Donc, cette liste pourrait inclure :
- Des biens immobiliers ;
- Des dossiers militaires ;
- La propriété de véhicules ;
- La propriété d’avions et d’embarcations ;
- Les entreprises possédées ou exploitées ;
- Les licences professionnelles ;
- La vérification de l’éducation.
Et bien d’autres choses encore. Faites appel à votre imagination !
Bases de données internationales
Les informations sur les hommes politiques se trouvent principalement dans leur pays d’origine. Il n’existe que quelques bases de données internationales gratuites d’une grande utilité.

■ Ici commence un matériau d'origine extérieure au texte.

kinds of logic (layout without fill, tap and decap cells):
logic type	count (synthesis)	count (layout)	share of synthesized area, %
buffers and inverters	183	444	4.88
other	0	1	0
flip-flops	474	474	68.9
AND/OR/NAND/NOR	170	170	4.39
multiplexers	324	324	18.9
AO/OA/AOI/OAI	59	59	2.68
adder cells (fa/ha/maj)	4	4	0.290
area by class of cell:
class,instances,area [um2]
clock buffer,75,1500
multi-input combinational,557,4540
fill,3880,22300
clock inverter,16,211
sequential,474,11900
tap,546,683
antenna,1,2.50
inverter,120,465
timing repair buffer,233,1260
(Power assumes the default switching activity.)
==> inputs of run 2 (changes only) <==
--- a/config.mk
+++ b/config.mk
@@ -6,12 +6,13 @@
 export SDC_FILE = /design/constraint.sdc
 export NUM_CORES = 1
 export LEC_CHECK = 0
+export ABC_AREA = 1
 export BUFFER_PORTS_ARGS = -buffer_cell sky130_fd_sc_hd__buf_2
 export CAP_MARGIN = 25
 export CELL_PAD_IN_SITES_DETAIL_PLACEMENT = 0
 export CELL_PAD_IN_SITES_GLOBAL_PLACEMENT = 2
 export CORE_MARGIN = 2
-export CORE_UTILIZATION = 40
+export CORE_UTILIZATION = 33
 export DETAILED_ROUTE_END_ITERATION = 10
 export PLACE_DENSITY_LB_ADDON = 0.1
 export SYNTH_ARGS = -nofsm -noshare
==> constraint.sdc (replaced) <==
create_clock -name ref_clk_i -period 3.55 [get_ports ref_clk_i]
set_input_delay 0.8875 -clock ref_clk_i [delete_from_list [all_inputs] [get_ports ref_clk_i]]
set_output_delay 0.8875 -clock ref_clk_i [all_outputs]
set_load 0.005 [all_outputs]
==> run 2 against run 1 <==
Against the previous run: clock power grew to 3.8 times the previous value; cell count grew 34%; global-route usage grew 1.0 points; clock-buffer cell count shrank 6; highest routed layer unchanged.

EveryPolitician est une base de données téléchargeable sur les représentants élus du monde entier, compilée par l’organisation non gouvernementale britannique mySociety. Elle répertorie plus de 76 800 politiciens de 233 pays. Elle ne fournit que des informations très élémentaires sur les représentants, mais celles-ci comprennent parfois des adresses de médias sociaux et des informations de contact.
Pour comprendre les politiques nationales en matière de financement des campagnes gouvernementales, consultez la base de données sur le financement politique de l’Institut international pour la démocratie et l’assistance électorale (IDEA). Elle décrit les politiques de financement politique de plus de 180 pays en se fondant sur les réponses à 43 questions fondamentales. Le groupe, basé en Suède, utilise quatre grandes catégories : a) interdictions et limitations des revenus privés, b) financement public, c) réglementations, et d) dépenses et rapports, surveillance et sanctions. La base de données ne renvoie pas aux ressources nationales en ligne, lorsqu’elles existent.
La base de données Investigative Dashboard Database, parrainée par le Organized Crime and Corruption Reporting Project, contient des millions d’éléments pertinents provenant de sources de données du monde entier, y compris de nombreuses informations sur les entreprises.
Il existe des services commerciaux destinés aux institutions financières et à d’autres entreprises qui ont besoin de mener des recherches de “diligence raisonnable” sur les personnes dites politiquement exposées (PPE). Ces services d’abonnement comprennent Dow Jones Risk & Compliance.